The other day I blogged on the inverted yield curve and the irrational confusion of correlation and causality associated with the phenomenon. A Bloomberg TOP story, a news story no less, faults the Bush administration for not confusing the two. The story is titled, "Bush, Who Follows Market Signs, Pays Little Heed to Yield Curve." The clear implication is that Bush chooses to focus only on data that support his view, a theme we've heard before. The story expresses amazement that administration officials are touring the land touting the strong economy (after all, today's Labor Dept. release shows unemployment at 4.9%), when the yield curve has inverted ever so briefly. Bloomberg corrals a number of economists and analysts to bolster this amazement, with the prevailing view that the economy simply must hit the skids soon. No sign of any economist, like these guys, who say differently in the first two-thirds of the article.

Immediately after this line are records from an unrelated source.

## mult16_top
module mult16_top (
  input         clk,
  input  [15:0] a,
  input  [15:0] b,
  output [31:0] p
);
Size in the first run: about 670 cells after synthesis, ~64 flip-flops, ~65 I/O pins, about 7700 um2 of cells after synthesis.
make LEC_CHECK=0 CAP_MARGIN=20 CORE_ASPECT_RATIO=0.66 CORE_MARGIN=2 CORE_UTILIZATION=60 CTS_CLUSTER_DIAMETER=273 GPL_ROUTABILITY_DRIVEN=1 GPL_TIMING_DRIVEN=0 MAX_ROUTING_LAYER=met5 MIN_ROUTING_LAYER=met1 PLACE_DENSITY=0.42 SETUP_SLACK_MARGIN=4.74 SLEW_MARGIN=40 finish   # period 23.6 ns
run.sh (not shown) runs the stock make flow with config.mk's settings and CLKGATE_MAP_FILE=.
Edit:
Settings changed: CORE_ASPECT_RATIO 0.66 to unset, CORE_UTILIZATION 60 to 57, CTS_CLUSTER_DIAMETER 273 to unset, GPL_ROUTABILITY_DRIVEN 1 to unset, GPL_TIMING_DRIVEN 0 to unset, MAX_ROUTING_LAYER met5 to unset, MIN_ROUTING_LAYER met1 to unset, PLACE_DENSITY 0.42 to unset, SETUP_SLACK_MARGIN 4.74 to unset, SLEW_MARGIN 40 to 20.
Clock period 23.6 ns to 7.89 ns, I/O delays scaled along.
=>
- The changed run completed, yet does not pass: negative setup slack
- fmax came out higher by 12%
- register-to-register slack gets worse by 14000 ps
- routed wire length came out lower by 15%
Edit:
Settings changed: CORE_UTILIZATION 57 to 63.
Clock period 7.89 ns to 5.59 ns, I/O delays scaled along.
The changed run completed, yet does not pass: negative setup slack.
Global-route usage climbs by 4.3 points.
Clock skew stays flat.
Sequential cell count stays the same.
Cell count decreases by 2.5%.
Worst hold slack improved by 63 ps.
First-iteration DRC count rises by 1.8%.
Die size falls by 9.2%.
Worst setup slack gets worse by 2300 ps.
Synthesized cell count stays the same.
Edit:
Settings changed: CORE_UTILIZATION 63 to 66.
Clock period 5.59 ns to 12.2 ns, I/O delays scaled along.
The changed run produced a layout that fails on negative setup slack.
Final cell count is lower by a few percent.
Count of clock-buffer cells in the layout drops by 3.
Global-route usage falls by 1.7 points.
Area after synthesis is unchanged.
Via count drops slightly.
Final area shrinks by a few percent.
Wire length fell by a few percent.
Edit:
Settings changed: CAP_MARGIN 20 to 0, CORE_UTILIZATION 66 to 72, CTS_CLUSTER_DIAMETER set to 96, CTS_CLUSTER_SIZE set to 79, PLACE_DENSITY_LB_ADDON set to 0.06, SETUP_SLACK_MARGIN set to 3.54.
- The changed run completed, yet does not pass: negative setup slack
- synthesized area is unchanged
- non-clock buffer count is unchanged
- die area went down by 8.0%

========
mult16_top again, from the RTL that the note above started with.
==> flow/config.mk <==
export PLATFORM = sky130hd
export DESIGN_NAME = mult16_top
export DESIGN_NICKNAME = mult16_top
export VERILOG_FILES = /design/flow/design.v
export SDC_FILE = /design/flow/constraint.sdc
export NUM_CORES = 4
export LEC_CHECK = 0
export ABC_AREA = 1
export CAP_MARGIN = 20
export CORE_MARGIN = 2
export CORE_UTILIZATION = 70
export PLACE_DENSITY_LB_ADDON = 0.11
export SETUP_SLACK_MARGIN = 1.11
export SLEW_MARGIN = 20
==> flow/constraint.sdc <==
create_clock -name core_clock -period 3.75 [get_ports {clk}]
set_input_delay 0.7500 -clock core_clock [delete_from_list [all_inputs] [get_ports {clk}]]
set_output_delay 0.7500 -clock core_clock [all_outputs]
set_load 0.01 [all_outputs]
The starting point finished but failed the layout checks on negative setup slack.
==> next run, changes <==
Settings changed: CORE_UTILIZATION 70 to 72, PLACE_DENSITY set to 0.35, PLACE_DENSITY_LB_ADDON 0.11 to unset, SETUP_SLACK_MARGIN 1.11 to unset.
Clock period 3.75 ns to 9.39 ns, I/O delays scaled along.
Outcome: The new run finished but fails on negative setup slack. Setup slack improves by 5.7 ns. Routed wire length shrinks by 8.6%. Design area shrinks by 5.2%. Count of clock-buffer cells in the layout grows by 3. Sequential share of layout area grows by 0.75 points. Register-to-register slack improves by 5.7 ns. Non-clock buffer count shrinks by 12. Synthesized cell count stays the same. Worst hold slack improves by 0.0041 ns.
// reuleaux
module reuleaux(input logic clk, input logic rst_n, input logic [2:0] colour,
                input logic [7:0] centre_x, input logic [6:0] centre_y, input logic [7:0] diameter,
                input logic start, output logic done,
                output logic [7:0] vga_x, output logic [6:0] vga_y,
                output logic [2:0] vga_colour, output logic vga_plot);
For scale: about 4900 cells after synthesis, about 32 flip-flops, roughly 36000 sq um of cells after synthesis.
==> flow/config.mk <==
export PLATFORM = sky130hd
export DESIGN_NAME = reuleaux
export DESIGN_NICKNAME = reuleaux
export VERILOG_FILES = /design/flow/design.v
export SDC_FILE = /design/flow/constraint.sdc
export NUM_CORES = 4
export LEC_CHECK = 0
export CAP_MARGIN = 20
export CORE_ASPECT_RATIO = 0.98
export CORE_MARGIN = 7
export CORE_UTILIZATION = 58
export CTS_CLUSTER_DIAMETER = 396
export CTS_CLUSTER_SIZE = 98
export GPL_ROUTABILITY_DRIVEN = 0
export HOLD_SLACK_MARGIN = 0.27
export SETUP_SLACK_MARGIN = -0.19
export SLEW_MARGIN = 20
export TNS_END_PERCENT = 10
==> flow/constraint.sdc <==
create_clock -name core_clock -period 40.0 [get_ports {clk}]
set_input_delay 8.0000 -clock core_clock [delete_from_list [all_inputs] [get_ports {clk}]]
set_output_delay 8.0000 -clock core_clock [all_outputs]
set_load 0.01 [all_outputs]
run.sh (not shown) runs the stock make flow with config.mk's settings and CLKGATE_MAP_FILE=.
The starting point completed with no timing, DRC or antenna violations.
==> next run, changes <==
ABC_AREA = 1   (was default)
CELL_PAD_IN_SITES_DETAIL_PLACEMENT = 1   (was default)
CELL_PAD_IN_SITES_GLOBAL_PLACEMENT = 1   (was default)
CORE_ASPECT_RATIO = default   (was 0.98)
CORE_MARGIN = 3   (was 7)
CORE_UTILIZATION = 65   (was 58)
CTS_CLUSTER_DIAMETER = default   (was 396)
CTS_CLUSTER_SIZE = default   (was 98)
HOLD_SLACK_MARGIN = default   (was 0.27)
MAX_ROUTING_LAYER = met4   (was default)
SETUP_SLACK_MARGIN = default   (was -0.19)
SLEW_MARGIN = 15   (was 20)
TNS_END_PERCENT = default   (was 10)
What happened: The new run ended with an error in global placement without I/O; area after synthesis grows by 9.0%; die area goes down by 8.5%; synthesized cell count rose by 35%.
==> next run, changes <==
ABC_AREA = default   (was 1)
CELL_PAD_IN_SITES_DETAIL_PLACEMENT = default   (was 1)
CELL_PAD_IN_SITES_GLOBAL_PLACEMENT = default   (was 1)
CORE_MARGIN = 2   (was 3)
GPL_ROUTABILITY_DRIVEN = default   (was 0)
MAX_ROUTING_LAYER = default   (was met4)
SLEW_MARGIN = 20   (was 15)
clock period = 32.7 ns   (was 40.0 ns; I/O delays follow)
This time the run finished but failed the layout checks on setup timing.
Area after synthesis decreases by 8.3%.
Die area decreases by 9.6%.
Synthesized cell count decreases by 26%.
==> next run, changes <==
CORE_UTILIZATION = 40   (was 65)
clock period = 31.2 ns   (was 32.7 ns; I/O delays follow)
After rerunning: The new run completed, yet does not pass: setup timing. Sequential cell count is unchanged. Wire length shrinks by a few percent. Clock-buffer cell count does not change. Register-to-register slack degrades by 1.3 ns. Via count shrinks by a few percent. First-iteration DRC count shrinks by well over a third. Cell area grows by a little under a tenth. Cell count grows by roughly a tenth. Non-clock buffer count grows by 276.

---

reuleaux again, from the RTL that the note above started with.
==> flow/config.mk <==
export PLATFORM = sky130hd
export DESIGN_NAME = reuleaux
export DESIGN_NICKNAME = reuleaux
export VERILOG_FILES = /design/flow/design.v
export SDC_FILE = /design/flow/constraint.sdc
export NUM_CORES = 4
export LEC_CHECK = 0
export CAP_MARGIN = 20
export CORE_MARGIN = 4
export CORE_UTILIZATION = 18
export GPL_TIMING_DRIVEN = 1
export MAX_ROUTING_LAYER = met4
export PLACE_DENSITY_LB_ADDON = 0.12
export SETUP_SLACK_MARGIN = 4.95
export SLEW_MARGIN = 40
==> flow/constraint.sdc <==
create_clock -name core_clock -period 24.5 [get_ports {clk}]
set_input_delay 4.9000 -clock core_clock [delete_from_list [all_inputs] [get_ports {clk}]]
set_output_delay 4.9000 -clock core_clock [all_outputs]
set_load 0.01 [all_outputs]
The first run finished with setup timing left.
Change:
==> flow/config.mk (replaced) <==
export PLATFORM = sky130hd
export DESIGN_NAME = reuleaux
export DESIGN_NICKNAME = reuleaux
export VERILOG_FILES = /design/flow/design.v
export SDC_FILE = /design/flow/constraint.sdc
export NUM_CORES = 4
export LEC_CHECK = 0
export CAP_MARGIN = 20
export CORE_MARGIN = 2
export CORE_UTILIZATION = 40
export SLEW_MARGIN = 20
==> flow/constraint.sdc (replaced) <==
create_clock -name core_clock -period 40.0 [get_ports {clk}]
set_input_delay 8.0000 -clock core_clock [delete_from_list [all_inputs] [get_ports {clk}]]
set_output_delay 8.0000 -clock core_clock [all_outputs]
set_load 0.01 [all_outputs]
Outcome: The new run completed with no timing, DRC or antenna violations; final area shrinks by a quarter to a third; via count shrinks by roughly a tenth; setup slack gains 6100 ps; flip-flop count is unchanged; hold slack loses 13 ps; routed wire length shrinks by a quarter to a third; synthesized cell count stays the same.
Change:
--- a/flow/config.mk
+++ b/flow/config.mk
@@ -8,0 +9 @@
+export CORE_ASPECT_RATIO = 1.77
@@ -10,2 +11,7 @@
-export CORE_UTILIZATION = 40
-export SLEW_MARGIN = 20
+export CORE_UTILIZATION = 58
+export CTS_CLUSTER_DIAMETER = 396
+export CTS_CLUSTER_SIZE = 98
+export GPL_ROUTABILITY_DRIVEN = 0
+export SETUP_SLACK_MARGIN = -0.19
+export SLEW_MARGIN = 0
+export TNS_END_PERCENT = 40
What happened: The changed run finished with timing, DRC and antenna clean. Via count rose by 5.8%. Worst setup slack got worse by 530 ps. Die area went down by about 30%.
Change:
==> flow/config.mk (replaced) <==
export PLATFORM = sky130hd
export DESIGN_NAME = reuleaux
export DESIGN_NICKNAME = reuleaux
export VERILOG_FILES = /design/flow/design.v
export SDC_FILE = /design/flow/constraint.sdc
export NUM_CORES = 4
export LEC_CHECK = 0
export CAP_MARGIN = 20
export CORE_MARGIN = 2
export CORE_UTILIZATION = 40
export GPL_ROUTABILITY_DRIVEN = 0
export SLEW_MARGIN = 20
export TNS_END_PERCENT = 95
==> flow/constraint.sdc (replaced) <==
create_clock -name core_clock -period 40.1 [get_ports {clk}]
set_input_delay 8.0200 -clock core_clock [delete_from_list [all_inputs] [get_ports {clk}]]
set_output_delay 8.0200 -clock core_clock [all_outputs]
set_load 0.01 [all_outputs]
=> Die size goes up by well over a third; wire length goes down by roughly a tenth; core utilization goes down by 20 points; area after synthesis does not change; global-route usage goes down by 16 points; clock-buffer cell count goes down by 1; first-iteration DRC count goes up by a little under a tenth; via count goes down by a few percent; worst setup slack improved by 690 ps; final area goes down slightly; sequential share of layout area barely changes.

---

Starting RTL as in the previous note.
export LEC_CHECK = 0
export ABC_AREA = 1
export CAP_MARGIN = 20
export CELL_PAD_IN_SITES_DETAIL_PLACEMENT = 1
export CELL_PAD_IN_SITES_GLOBAL_PLACEMENT = 1
export CORE_ASPECT_RATIO = 1.98
export CORE_MARGIN = 2
export CORE_UTILIZATION = 65
export CTS_CLUSTER_SIZE = 50
export GPL_ROUTABILITY_DRIVEN = 0
export MAX_ROUTING_LAYER = met4
export SLEW_MARGIN = 15
create_clock -name core_clock -period 40.0 [get_ports {clk}]
The baseline ended with an error in global placement without I/O (3_1_place_gp_skip_io) (GPL-0301).
Edit:
- CELL_PAD_IN_SITES_GLOBAL_PLACEMENT: 1 -> default
- CORE_ASPECT_RATIO: 1.98 -> default
- CORE_UTILIZATION: 65 -> 40
- CTS_CLUSTER_SIZE: 50 -> default
- GPL_ROUTABILITY_DRIVEN: 0 -> default
- MAX_ROUTING_LAYER: met4 -> default
- SLEW_MARGIN: 15 -> 20
=>
- The new run finished clean
- synthesized area is unchanged
- synthesized cell count does not change
- die area rose by 61%
Edit:
- ABC_AREA: 1 -> default
- CELL_PAD_IN_SITES_DETAIL_PLACEMENT: 1 -> default
- CORE_ASPECT_RATIO: default -> 0.5
- CORE_UTILIZATION: 40 -> 58
- CTS_CLUSTER_DIAMETER: default -> 396
- CTS_CLUSTER_SIZE: default -> 98
- GPL_ROUTABILITY_DRIVEN: default -> 0
- HOLD_SLACK_MARGIN: default -> 0.26
- SETUP_SLACK_MARGIN: default -> -0.19
- TNS_END_PERCENT: default -> 40
Outcome: Hold slack is better by 0.14 ns; cell area fell by 7.5%; setup slack loses 0.73 ns.

---

run a:
Starting RTL as in the previous note.
Settings: LEC_CHECK=0, CAP_MARGIN=20, CORE_ASPECT_RATIO=0.5, CORE_MARGIN=2, CORE_UTILIZATION=58, CTS_CLUSTER_DIAMETER=396, CTS_CLUSTER_SIZE=98, GPL_ROUTABILITY_DRIVEN=0, HOLD_SLACK_MARGIN=-0.07, SETUP_SLACK_MARGIN=-0.19, SLEW_MARGIN=20, TNS_END_PERCENT=40; clock period 40.0 ns.
Run a finished end to end and its layout was clean on timing, DRC and antenna.
Input-level comparison between run b and run a:
==> flow/config.mk <==
export PLATFORM = sky130hd
export DESIGN_NAME = reuleaux
export DESIGN_NICKNAME = reuleaux
export VERILOG_FILES = /design/flow/design.v
export SDC_FILE = /design/flow/constraint.sdc
export NUM_CORES = 4
export LEC_CHECK = 0
export CAP_MARGIN = 20
export CORE_MARGIN = 2
export CORE_UTILIZATION = 72
export SLEW_MARGIN = 20
==> flow/constraint.sdc <==
create_clock -name core_clock -period 23.7 [get_ports {clk}]
set_input_delay 4.7400 -clock core_clock [delete_from_list [all_inputs] [get_ports {clk}]]
set_output_delay 4.7400 -clock core_clock [all_outputs]
set_load 0.01 [all_outputs]
Findings:
Flow for run b halted at 4_1_cts, error code DPL-0038.
Die area for run b is lower than for run a.
Comparing run a against run b, there is no change at all in area fraction in mux cells.
Synthesized instance count: run b vs run a — no meaningful difference
Design ALU, start of the top module:
module ALU (
    input Clk,
    input Reset,
    input [7:0] operand_A, operand_B,
    input [3:0] Sel,
    output [7:0] Out,
    output [3:0] Flag);
==> flow/config.mk <==
export PLATFORM = sky130hd
export DESIGN_NAME = ALU
export DESIGN_NICKNAME = ALU
export VERILOG_FILES = /design/flow/design.v
export SDC_FILE = /design/flow/constraint.sdc
export NUM_CORES = 4
export LEC_CHECK = 0
export ABC_AREA = 0
export CAP_MARGIN = 20
export CORE_ASPECT_RATIO = 0.74
export CORE_MARGIN = 2
export CORE_UTILIZATION = 72
export CTS_CLUSTER_DIAMETER = 175
export CTS_CLUSTER_SIZE = 96
export SETUP_SLACK_MARGIN = -0.65
export SLEW_MARGIN = 20
export TNS_END_PERCENT = 5
==> flow/constraint.sdc <==
create_clock -name core_clock -period 7.41 [get_ports {Clk}]
set_input_delay 1.4820 -clock core_clock [delete_from_list [all_inputs] [get_ports {Clk}]]
set_output_delay 1.4820 -clock core_clock [all_outputs]
set_load 0.01 [all_outputs]
run.sh (not shown) runs the stock make flow with config.mk's settings and CLKGATE_MAP_FILE=.
The starting point never finished: it broke off in global routing.
Rerun with:
==> flow/config.mk (replaced) <==
export PLATFORM = sky130hd
export DESIGN_NAME = ALU
export DESIGN_NICKNAME = ALU
export VERILOG_FILES = /design/flow/design.v
export SDC_FILE = /design/flow/constraint.sdc
export NUM_CORES = 4
export LEC_CHECK = 0
export ABC_AREA = 1
export CAP_MARGIN = 20
export CORE_MARGIN = 2
export CORE_UTILIZATION = 58
export PLACE_DENSITY_LB_ADDON = 0.06
export SLEW_MARGIN = 20
==> flow/constraint.sdc (replaced) <==
create_clock -name core_clock -period 9.28 [get_ports {Clk}]
set_input_delay 1.8560 -clock core_clock [delete_from_list [all_inputs] [get_ports {Clk}]]
set_output_delay 1.8560 -clock core_clock [all_outputs]
set_load 0.01 [all_outputs]
- With this change the flow produced a layout that fails on setup timing
- area after synthesis rises by a little under a tenth
- die size increases by a quarter to a third
- synthesized cell count grows by a quarter to a third
`run.sh`:
```
#!/bin/bash
# the make line also repeats each setting of config.mk as NAME=value (left out here)
make -C /OpenROAD-flow-scripts/flow DESIGN_CONFIG=/design/flow/config.mk WORK_HOME=/design/flow/orfs CLKGATE_MAP_FILE= finish
```
`constraint.sdc`:
```
create_clock -name core_clock -period 13.3 [get_ports {clk}]
set_input_delay 2.6600 -clock core_clock [delete_from_list [all_inputs] [get_ports {clk}]]
set_output_delay 2.6600 -clock core_clock [all_outputs]
set_load 0.01 [all_outputs]
```
`config.mk`:
```
export PLATFORM = sky130hd
export DESIGN_NAME = alu_top
export DESIGN_NICKNAME = alu_top
export VERILOG_FILES = /design/flow/design.v
export SDC_FILE = /design/flow/constraint.sdc
export NUM_CORES = 4
export LEC_CHECK = 0
export ABC_AREA = 0
export CAP_MARGIN = 35
export CORE_MARGIN = 2
export CORE_UTILIZATION = 70
export CTS_CLUSTER_SIZE = 15
export PLACE_DENSITY = 0.8
export SLEW_MARGIN = 20
```
== north ==
Design main, start of the top module:
module main(
    input clk,
    input rst,
    input btnl,
	 input btnd,
	 input btnr,
	 input btnp,
	 input [3:0] speed,
    output [7:0] led,
	 output [6:0] seg,
	 output [3:0] an
    );
Size in the first run: roughly 940 cells after synthesis, roughly 200 flip-flops, ~29 I/O pins, ~8500 µm² of cells after synthesis.
==> flow/config.mk <==
export PLATFORM = sky130hd
export DESIGN_NAME = main
export DESIGN_NICKNAME = main
export VERILOG_FILES = /design/flow/design.v
export SDC_FILE = /design/flow/constraint.sdc
export NUM_CORES = 4
export LEC_CHECK = 0
export CAP_MARGIN = 20
export CELL_PAD_IN_SITES_DETAIL_PLACEMENT = 0
export CORE_ASPECT_RATIO = 0.51
export CORE_MARGIN = 6
export CORE_UTILIZATION = 40
export CTS_CLUSTER_DIAMETER = 50
export CTS_CLUSTER_SIZE = 38
export GPL_ROUTABILITY_DRIVEN = 0
export MAX_ROUTING_LAYER = met5
export MIN_ROUTING_LAYER = met2
export PLACE_DENSITY_LB_ADDON = 0.26
export SLEW_MARGIN = 0
export TNS_END_PERCENT = 5
==> flow/constraint.sdc <==
create_clock -name core_clock -period 4.16 [get_ports {clk}]
set_input_delay 0.8320 -clock core_clock [delete_from_list [all_inputs] [get_ports {clk}]]
set_output_delay 0.8320 -clock core_clock [all_outputs]
set_load 0.01 [all_outputs]
run.sh (not shown) runs the stock make flow with config.mk's settings and CLKGATE_MAP_FILE=.
Nothing crashed in north and all stages finished; the problem is that the final layout failed, the offending checks being design-rule violations.
==> 11-03: inputs <==
==> flow/design.v <==
`timescale 1ns/1ns
module adder_1(input[11:0] a ,output[11:0] out);
	wire[11:0] b = 12'b000000000001;
	assign out = a + b;
endmodule
module adder(input[11:0] a , b , output[11:0] out);
	assign out = a + b ;
endmodule
`timescale 1ns/1ns
module alu(input[2:0] fun , input[7:0] a,b ,input cin , output logic[7:0] out , output logic zero,cout);
	always @(fun,a,b,cin)begin
    cout = 1'b0;
    case(fun)
      3'b000 : {cout,out} = a + b ;
      3'b001 : {cout,out} = a + b + cin;
      3'b010 : {cout,out} = a - b;
		  3'b011 : {cout,out} = a - b + cin;
		  3'b100 : out = a & b;
		  3'b101 : out = a | b;
		  3'b110 : out = a ^ b;
		  3'b111 : out = ~(a & b);
    endcase
	end
  assign zero = (out == 8'b0) ? 1 : 0;
endmodule
module controller(input[5:0] code,input ze,c,rst,output reg pop,push,memorywrite,memoryread,writeReg,selRR2,selALU2,selpc,ldz,ldc,selz,selc,output reg [1:0] selWD,selRet,output reg [2:0]ALUfn);
  always @(ze,c,code,rst)begin
    pop <= 1'b0;
    push <= 1'b0;
    memorywrite <= 1'b0;
    memoryread <= 1'b0;
    writeReg<= 1'b0;
    selRR2<= 1'b0;
    selALU2<= 1'b0;
    selRet<= 2'b00;
    selpc<= 1'b0;
    ldz<= 1'b0;
    ldc<= 1'b0;
    selz <= 1'b0;
    selc <= 1'b0;
    selWD<= 2'b00;
    ALUfn <= 3'b000;
    if (~rst)begin
    if (code[5:4] == 2'b00) begin
      ALUfn <= code[3:1];
      ldz <= 1'b1;
      ldc <= 1'b1;
      selALU2 <= 1'b1;
      writeReg <= 1'b1;
    end
    if (code [5:4] == 2'b01) begin
      ALUfn <= code[3:1];
      ldz <= 1'b1;
      ldc <= 1'b1;
      writeReg <= 1'b1;
    end
    if (code[5:3] == 3'b110) begin
      selz <= 1'b1;
      selc <= 1'b1;
      ldz <= 1'b1;
      ldc <= 1'b1;
      selWD <= 2'b10;
      writeReg <= 1'b1;
    end
    if (code[5:3] == 3'b100) begin
      selRR2 <= 1'b1;
      ALUfn <= 3'b000;
      if (code [2:1] == 2'b00) begin
        memoryread <= 1'b1;
        selWD<= 2'b01;
        writeReg <= 1'b1;
      end
      if (code [2:1] == 2'b01)begin
        memorywrite<= 1'b1;
      end
    end
    if (code[5:3] == 3'b101) begin
      case(code[2:1])
        2'b00 : selpc <= ze?1:0;
        2'b01 : selpc <= ze?0:1;
        2'b10 : selpc <= c?1:0;
        2'b11 : selpc <= c?0:1;
      endcase
    end
    if (code[5:2] == 4'b1110)begin
      selRet <= 2'b10;
      selpc <= 1'b1;
      if (code[1] == 1'b1)
        push <= 1'b1;
    end
    if (code[5:0] == 6'b111100) begin
      pop <= 1'b1;
      selRet <=2'b01;
    end
    end
  end
endmodule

Then, in their typically minimalist nod to fairness, after you page down four screens, the story does end with the grudging admission that the administration could "probably" be right. They reference Treasury Secretary John Snow who makes the same point that yours truly made in my original blog post, that previous inversions which preceded recessions happened at much higher rate levels. (At least they mention that Snow has a PhD in economics, which is more than most other media outlets admit.)

There is simply not a whole lot of persuasive evidence that supports the prediction of recession. A moderation or a slowdown of the economy is the best that a pessimist can do, and even this argument rests on speculation of retrenchment in consumer spending in the absence of mortgage refinancing.

Sometimes a dead body is just a dead body, not a portent of anything more. You would think that an outfit like Bloomberg could offer up a more incisive and insightful analysis of the yield curve's relationship to the broader economy. Sigh.